§ **Collected data**:
`config.mk`:
```
export PLATFORM = sky130hd
export DESIGN_NAME = cdb_arbiter
export DESIGN_NICKNAME = d
export VERILOG_FILES = /design/src/rtl/cdb_arbiter.sv
export SDC_FILE = /design/constraint.sdc
export NUM_CORES = 1
export LEC_CHECK = 0
export CORE_MARGIN = 3
export CORE_UTILIZATION = 25
export CTS_BUF_LIST = sky130_fd_sc_hd__clkbuf_4
export DETAILED_ROUTE_END_ITERATION = 7
export GPL_TIMING_DRIVEN = 0
export HOLD_SLACK_MARGIN = 0.1
export PLACE_DENSITY = 0.58
export SYNTH_ARGS = -nofsm -noshare
export SYNTH_HDL_FRONTEND = slang
export SYNTH_SLANG_ARGS = --single-unit
```
`constraint.sdc`:
```
create_clock -name clk -period 2.23 [get_ports clk]
set_clock_uncertainty 0.2 [all_clocks]
set_input_delay 0.446 -clock clk [delete_from_list [all_inputs] [get_ports clk]]
set_output_delay 0.446 -clock clk [all_outputs]
set_load 0.01 [all_outputs]
```
`src/rtl/cdb_arbiter.sv`:
```
// Common data bus arbiter: one-entry result buffer per execution lane, round-robin
// selection of one buffered result per cycle onto a registered broadcast bus.
module cdb_arbiter #(
  parameter int NUM_REQ    = 3,
  parameter int PR_WIDTH   = 6,
  parameter int ROB_WIDTH  = 4,
  parameter int DATA_WIDTH = 32
) (
  input  logic                            clk,
  input  logic                            rst,
  input  logic                            flush,
  input  logic [NUM_REQ-1:0]              req_valid,
  output logic [NUM_REQ-1:0]              req_ready,
  input  logic [NUM_REQ*PR_WIDTH-1:0]     req_pdest,
  input  logic [NUM_REQ*ROB_WIDTH-1:0]    req_rob_idx,
  input  logic [NUM_REQ*DATA_WIDTH-1:0]   req_data,
  output logic                            cdb_valid,
  output logic [PR_WIDTH-1:0]             cdb_pdest,
  output logic [ROB_WIDTH-1:0]            cdb_rob_idx,
  output logic [DATA_WIDTH-1:0]           cdb_data,
  output logic                            cdb_regf_we,
  output logic [1:0]                      cdb_src
);

  localparam int PTR_W = (NUM_REQ > 1) ? $clog2(NUM_REQ) : 1;

  logic [NUM_REQ-1:0]    held;
  logic [NUM_REQ-1:0]    grant;
  logic [NUM_REQ-1:0]    accept;
  logic [PR_WIDTH-1:0]   pdest_q [NUM_REQ];
  logic [ROB_WIDTH-1:0]  rob_q   [NUM_REQ];
  logic [DATA_WIDTH-1:0] data_q  [NUM_REQ];
  logic [PTR_W-1:0]      rr_ptr;
  logic [PTR_W-1:0]      rr_next;
  logic                  found;
  logic [PR_WIDTH-1:0]   sel_pdest;
  logic [ROB_WIDTH-1:0]  sel_rob;
  logic [DATA_WIDTH-1:0] sel_data;
  logic [1:0]            sel_src;

  // k is the distance from rr_ptr; lane i sits at distance k when rr_ptr+k wraps onto i.
  always_comb begin
    grant = '0;
    found = 1'b0;
    for (int k = 0; k < NUM_REQ; k++) begin
      for (int i = 0; i < NUM_REQ; i++) begin
        if (!found && held[i] &&
            ((int'(rr_ptr) + k == i) || (int'(rr_ptr) + k == i + NUM_REQ))) begin
          grant[i] = 1'b1;
          found    = 1'b1;
        end
      end
    end
  end

  always_comb begin
    sel_pdest = '0;
    sel_rob   = '0;
    sel_data  = '0;
    sel_src   = '0;
    rr_next   = rr_ptr;
    for (int i = 0; i < NUM_REQ; i++) begin
      if (grant[i]) begin
        sel_pdest = pdest_q[i];
        sel_rob   = rob_q[i];
        sel_data  = data_q[i];
        sel_src   = 2'(i);
        rr_next   = (i == NUM_REQ - 1) ? '0 : PTR_W'(i + 1);
      end
    end
  end

  assign req_ready = flush ? '0 : (~held | grant);
  assign accept    = req_valid & req_ready;

  always_ff @(posedge clk or negedge rst) begin
    if (!rst) begin
      held        <= '0;
      rr_ptr      <= '0;
      cdb_valid   <= 1'b0;
      cdb_regf_we <= 1'b0;
      cdb_pdest   <= '0;
      cdb_rob_idx <= '0;
      cdb_data    <= '0;
      cdb_src     <= '0;
      for (int i = 0; i < NUM_REQ; i++) begin
        pdest_q[i] <= '0;
        rob_q[i]   <= '0;
        data_q[i]  <= '0;
      end
    end else if (flush) begin
      held        <= '0;
      cdb_valid   <= 1'b0;
      cdb_regf_we <= 1'b0;
    end else begin
      // A granted lane may refill on the same edge it drains.
      for (int i = 0; i < NUM_REQ; i++) begin
        if (accept[i]) begin
          held[i]    <= 1'b1;
          pdest_q[i] <= req_pdest[i*PR_WIDTH +: PR_WIDTH];
          rob_q[i]   <= req_rob_idx[i*ROB_WIDTH +: ROB_WIDTH];
          data_q[i]  <= req_data[i*DATA_WIDTH +: DATA_WIDTH];
        end else if (grant[i]) begin
          held[i] <= 1'b0;
        end
      end
      if (found) begin
        cdb_valid   <= 1'b1;
        cdb_regf_we <= |sel_pdest;
        cdb_pdest   <= sel_pdest;
        cdb_rob_idx <= sel_rob;
        cdb_data    <= sel_data;
        cdb_src     <= sel_src;
        rr_ptr      <= rr_next;
      end else begin
        cdb_valid   <= 1'b0;
        cdb_regf_we <= 1'b0;
      end
    end
  end

endmodule

```
==> out/metrics.yaml <==
worst_setup_path:
  worstPathRequired_ns: 1.58
  worstSetupEndpointType: "primary output"
  r2r-start: "rr_ptr[1]$_DFFE_PN0P_"
  r2r_cells: 9
  r2r_slack_ns: -0.32
  crit_start: "rr_ptr[1]$_DFFE_PN0P_"
  worstSetupPathType: "flop to primary output"
  cp_max_fo: 6
  cp.arrival_ns: 2.02
  regToRegEndpoint: "cdb_regf_we$_DFF_PN0_"
  crit_path_start_kind: "flop"
  crit_end: "req_ready[1]"
global_routing:
  grt_pass1_wl_um: 36600
  grt_max_degree: 100
  grt_pass1_vias: 5792
  grt_use_total_pct: 14.7
  overflow: 0
  antenna_found_initial: 5
timing:
  fmax_ghz: 0.375
  worst_pin_slew_ns: 0.786
  min_period_ns: 2.67
  whs_ns: 0.267
  drv_slew: 0
  setup_viol: 175
  relSlewSlack_pct: 47.6
  rsz0062_at_grt: "yes"
  fin_setup_tns_ns: -23.24
  period_share_pct: 120
  fin_ws_ns: -0.436
  hold_viol_final: 0
logic_synthesis:
  synthAdderAreaFrac_pct: 0.329
  synth_nets: 663
  synth_xor_area_share_pct: 0
  synth-seq-cells: 177
  synth_compound_area_share_pct: 10.8
  synth_cell_types: 43
  ys_seq_area_share_pct: 58.2
  synth_area_per_cell_um2: 14.4
  muxShareOfSynthArea_pct: 22.6
  syn_inst: 529
  synthSimpleGateAreaFrac_pct: 4.26
  yosysWarnings: 0
  synth_top_family_by_area: "multiplexers"
  synthesis.area_mm2: 0.00760
power:
  power_density_mw_per_mm2: 1130
  power_w: 0.0129
  leakage_nw: 5.20
  ir_worst_vdd_uv: 420
clock_tree:
  cts_root_buffer: "clkbuf_4"
  htreeDepth: 4
  insertion_delay_ns: 0.56
  path_clk_slew_ns: 0.17
  cts_tree: "done"
  cts.sink_count: 177
  clockBufferDepth: 2
  numCtsBuffers: 17
final_layout:
  nNetsFinal: 914
  synthToLayoutAreaGrowth_pct: 50.2
  layout-drive-gt1-share_pct: 31.1
  fillerInstances: 2832
die:
  io_pins: 181
  initial_core_util_pct: 25.5
  core_area_mm2: 0.0298
  fp-row-count: 63
  die_area_mm2: 0.0325
  die_y_um: 180
  die_width_um: 180
drt:
  dr.pass1.iters: 8
  vias_per_cell: 4.56
  ant_nets: 0
  wl_met3_um: 1330
  wl_per_cell_um: 20.6
  drtIter0Drc: 364
  wl_met2_um: 11600
  top_layer_used: "met5"
  postRouteWirelength_um: 24400
  met1Wirelength_um: 11200
  vias: 5400
  drcViolationCount: 0
worst_hold_path:
  hold_path_class: "input port to flop"
place:
  gp_congestion: 0.725
  portBuffers: 180
  dp_hpwl_um: 15700
status:
  run_status: "complete, but fails checks"
  violations: "negative setup slack"
flow_run:
  max_cap_viol_count: 0
==> per-layer routing <==
layer	GRT usage [%]	vias to the layer above
li1	-	2472
met1	20.1	2732
met2	23.7	169
met3	4.26	19
met4	2.70	8
met5	0	-
==> worst min path at each step <==
| stage | from | endpoint | slack [ns] | cells past startpoint |
|---|---|---|---|---|
| after floorplan | rst | cdb_data[0]$_DFFE_PN0P_ | -0.05 | 0 |
| after global placement | cdb_pdest[4]$_DFFE_PN0P_ | cdb_pdest[4]$_DFFE_PN0P_ | 0.27 | 2 |
| after detailed placement | cdb_pdest[4]$_DFFE_PN0P_ | cdb_pdest[4]$_DFFE_PN0P_ | 0.26 | 2 |
| after CTS | req_data[25] | data_q[89]$_DFFE_PN0P_ | 0.20 | 2 |
| after global routing | req_data[22] | data_q[86]$_DFFE_PN0P_ | 0.19 | 2 |
| final | req_data[7] | data_q[71]$_DFFE_PN0P_ | 0.27 | 2 |
==> cell usage after synthesis (all sizes together) <==
| master | instances | area share (%) |
|---|---|---|
| clkbuf | 16 | 0.81 |
| a222oi | 37 | 4.9 |
| a32oi | 1 | 0.36 |
| nand2b | 2 | 0.16 |
| inv | 4 | 0.20 |
| a31o | 2 | 0.23 |
| a211o | 2 | 0.23 |
| buf | 23 | 2.8 |
| o22a | 2 | 0.23 |
| nor3 | 2 | 0.13 |
| nor2 | 4 | 0.20 |
| mux2 | 126 | 23 |
| a221o | 2 | 0.26 |
| or2 | 2 | 0.16 |
| o21ba | 1 | 0.13 |
| or3 | 1 | 0.082 |
| and2 | 4 | 0.36 |
| o21ai | 42 | 2.8 |
| nor2b | 2 | 0.20 |
| a31oi | 2 | 0.16 |
| a21oi | 8 | 0.63 |
| dfrtp | 177 | 58 |
| o2111a | 1 | 0.15 |
| a32o | 1 | 0.13 |
| a22oi | 2 | 0.20 |
| o2111ai | 1 | 0.20 |
| a41oi | 1 | 0.12 |
| ha | 2 | 0.33 |
| nand3 | 4 | 0.26 |
| o2bb2ai | 1 | 0.12 |
| nand2 | 54 | 2.7 |
==> cell type report <==
type | instances | area (µm²) | share of cell area [%]
antenna | 1 | 2.50 | 0.0219
buffer | 37 | 499 | 4.37
clock buffer | 19 | 143 | 1.25
clock inverter | 13 | 246 | 2.16
inverter | 4 | 15.0 | 0.131
multi-input combinational | 309 | 3020 | 26.4
sequential | 177 | 4430 | 38.8
tap | 390 | 488 | 4.27
timing repair buffer | 234 | 2580 | 22.6
==> critical path: stages (launching register included) <==
cell	delay, ns
dfrtp_2	0.48
ha_4	0.28
or2_4	0.25
a32oi_4	0.21
a21oi_2	0.09
buf_2	0.15
==> layout by cell type, fill, tap and decap left out, types with 4 or more instances in the layout <==
cell | synthesis | layout
a21oi_1 | 6 | 5
a222oi_1 | 37 | 37
buf_12 | 4 | 25
buf_2 | 12 | 7
buf_4 | 0 | 22
buf_6 | 6 | 13
buf_8 | 0 | 7
bufinv_16 | 0 | 6
clkbuf_16 | 0 | 7
clkbuf_2 | 1 | 4
clkbuf_4 | 0 | 21
clkdlybuf4s50_1 | 0 | 146
dfrtp_1 | 177 | 175
dlygate4sd2_1 | 0 | 9
dlymetal6s2s_1 | 0 | 21
mux2_1 | 36 | 32
mux2_2 | 10 | 10
mux2_4 | 80 | 84
nand2_1 | 53 | 51
nand3_1 | 4 | 4
nor2_1 | 4 | 4
o21ai_1 | 20 | 37
==> state kept, by name, summed over array words and instances (netlist names) <==
name / cells
rr_ptr: 2
data_q: 96
cdb_regf_we: 1
cdb_rob_idx: 4
pdest_q: 18
cdb_pdest: 6
cdb_data: 32
rob_q: 12
held: 3
cdb_valid: 1
cdb_src: 2
==> stage by stage <==
step	util, %	cell area, µm²	setup slack, ns	instances
after floorplan	-	7650	-0.112	529
after global placement	33.3	9940	-7.30	1099
after detailed placement	33.5	9970	-0.992	1100
after CTS	37.3	11100	-0.509	1164
after global routing	38.3	11400	-0.575	1184
final	38.3	11400	-0.436	1184
==> power breakdown <==
part	leakage [nW]	switching [W]	internal, W
logic	2.85	0.00243	0.00315
clock network	0.206	0.00123	0.00117
registers	2.14	0.000656	0.00427
total	5.20	0.00432	0.00860
==> timing repair <==
action / 4_1_cts / 5_1_grt
cloned: 9 / 6
pin swaps: 44 / 16
hold buffers: 1 / 0
endpoints found under the hold margin: 98 / 0
resized for setup: 135 / 49
buffers inserted: 23 / 19
endpoints found under the setup margin: 186 / 200
==> cells by family after synthesis <==
kind of cell / after synthesis
AOI/OAI and AO/OA: 106
muxes: 126
DFF: 177
adders and majority gates: 2
buffers and inverters: 43
and+or+nand+nor: 75
Note: power is estimated with default switching activity, not from simulation.
==> RTL edit: new RTL, config.mk and constraints unchanged <==
Make the reset (`rst`) synchronous in one clocked block.
--- a/src/rtl/cdb_arbiter.sv
+++ b/src/rtl/cdb_arbiter.sv
@@ -74,5 +74,5 @@
   assign accept    = req_valid & req_ready;
 
-  always_ff @(posedge clk or negedge rst) begin
+  always_ff @(posedge clk) begin
     if (!rst) begin
       held        <= '0;
Check against the original RTL: differs if rst is asserted again (counterexample within 4 cycles, from zero or initial values and one cycle with rst low); with rst held inactive, the same outputs for 4 cycles.
==> RTL edit against the unedited design <==
The run ends with DRC, setup timing left; setup slack lost 0.026 ns; die area shrank 4.1%; critical path depth grew 2; wire length grew 17%; count of clock-buffer cells in the layout is the same; synthesized area shrank 4.2%; design area grew 1.8%; sequential cell count is the same; critical path type unchanged; largest cell class unchanged.
Power is not compared: it rests on default switching activity, and its combinational part moved more than twofold at a synthesized area within 25%.
==> RTL edit: results (changes against the unedited design) <==
outcome:
  status: "complete, but fails checks"  # unchanged
  violations: "DRC, setup timing"  # was setup timing
global_routing:
  number_of_antenna_violations_at_the_first_check_in_global_routing: 1  # was 5
  grt_start_max_net_pins: 24  # was 100
  grt_util_all_layers: 0.177  # was 0.147
  grt_pass1_vias: 6147  # was 5,792
  wire_length_of_the_first_global_routing_pass_um: 40300  # was 36,600 um
logic_synthesis:
  asyncSetResetFlopFracSynth: 0  # was 1.00
  synth_cell_types: 35  # was 43
  synth_edf_count: 126  # was 0
  yosysTopAreaCellShare: 0.520  # was 0.582
  synth_top_cells_by_area: "edfxtp_1 52%, dfxtp_1 14%, and3_1 11%"  # was dfrtp_1 58%, mux2_4 16%, mux2_1 5.3%
  ys_top_cells_by_count: "126 x and3_1, 126 x edfxtp_1, 54 x nand2_1, 51 x dfxtp_1"  # was 177 x dfrtp_1, 80 x mux2_4, 53 x nand2_1, 37 x a222oi_1, 36 x mux2_1
  synthesis.nets: 689  # was 663
  postSynthAreaPerCell_um2: 13.1  # was 14.4 um2
  synth_seq_area_share: 0.660  # was 0.582
worst_setup_path:
  arrival_ns: 2.05  # was 2.02 ns
  slowest_delay_ns: 0.40  # was 0.48 ns
  cp_max_fo: 5  # was 6
  critical_path.top_delay_family: "flip-flops"  # unchanged
  critical_path_slowest_stage_cell: "dfxtp_4"  # was dfrtp_2
  rr_worst_depth: 11  # was 9
drt:
  total_routed_length_um: 28600  # was 24,400 um
  detail_route.iter0.violations: 600  # was 364
  drc_errors: 3  # was 0
  post_drt_via_cell_ratio: 4.98  # was 4.56
  wl_per_cell_um: 23.8  # was 20.6 um
clock_network:
  ctsResizeCount: 173  # was 135
  clk_pin_slew_ns: 0.15  # was 0.17 ns
  post-cts-setup-buffers: 21  # was 23
min_path:
  min-delay-path-class: "reg2reg"  # was in2reg
placement:
  dp_cells: 1113  # was 1,100
  place_congestion: 0.752  # was 0.725
  dp_hpwl_um: 17300  # was 15,700 um
  dpl_worst_slack_ns: -1.33  # was -0.992 ns
  placed_instance_area_mm2: 0.00967  # was 0.00997 mm2
layout:
  n_all_inverters: 5  # was 4
  area_growth_syn_to_layout_pct: 59.7  # was 50.2%
  comb.multi_input.count: 334  # was 309
  num-nets-final: 944  # was 914
  seq-cell-share: 0.415  # was 0.388
  layout.clock.cell_area_share: 0.0254  # was 0.0341
  buf_share: 0.248  # was 0.270
  non_clock_buffer_count: 275  # was 271
  final.fill_count: 2668  # was 2,832
  layout-drive-gt1-share: 0.292  # was 0.311
  share_of_cell_area_taken_by_multi_input_logic_gates: 0.269  # was 0.264
timing:
  fin_ws_ns: -0.463  # was -0.436 ns
  final_count_of_negative_setup_slack_endpoints: 245  # was 175
  final.setup.tns_ns: -58.05  # was -23.24 ns
  worst_slew_margin_rel: 0.443  # was 0.476
floorplanning:
  design.core.area_mm2: 0.0282  # was 0.0298 mm2
==> RTL edit: worst paths after layout <==
kind | slack (ns) | to | start
worst max-delay path | -0.46 | req_ready[2] | rr_ptr[0]
worst min-delay path | 0.28 | cdb_src[0] | cdb_src[0]
worst max register to register | -0.42 | data_q[0][36] | rr_ptr[0]
worst min register to register | 0.28 | cdb_src[0] | cdb_src[0]
==> RTL edit: per-layer routing <==
layer / vias to the layer above / share of wire / global-route usage
met3: 14 / 0.058 / 0.0283
met4: 0 / 0.010 / 0.0412
met5: - / 0 / 0
met2: 249 / 0.49 / 0.289
li1: 2732 / - / -
met1: 2985 / 0.44 / 0.248
==> RTL edit: kinds of logic (layout without fill, tap and decap cells) <==
group / count (synthesis) / count (layout) / synth area share
AND/OR/NAND/NOR: 207 / 224 / 0.157
other: 0 / 1 / 0
flip-flops: 177 / 177 / 0.660
AO/OA/AOI/OAI: 108 / 108 / 0.141
buffers and inverters: 61 / 312 / 0.0383
adder cells (fa/ha/maj): 2 / 2 / 0.00344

§ **Action item**: Where a line of the records contains the word "same", copy that line.

§ **Exercise response**:
      // A granted lane may refill on the same edge it drains.
Check against the original RTL: differs if rst is asserted again (counterexample within 4 cycles, from zero or initial values and one cycle with rst low); with rst held inactive, the same outputs for 4 cycles.
The run ends with DRC, setup timing left; setup slack lost 0.026 ns; die area shrank 4.1%; critical path depth grew 2; wire length grew 17%; count of clock-buffer cells in the layout is the same; synthesized area shrank 4.2%; design area grew 1.8%; sequential cell count is the same; critical path type unchanged; largest cell class unchanged.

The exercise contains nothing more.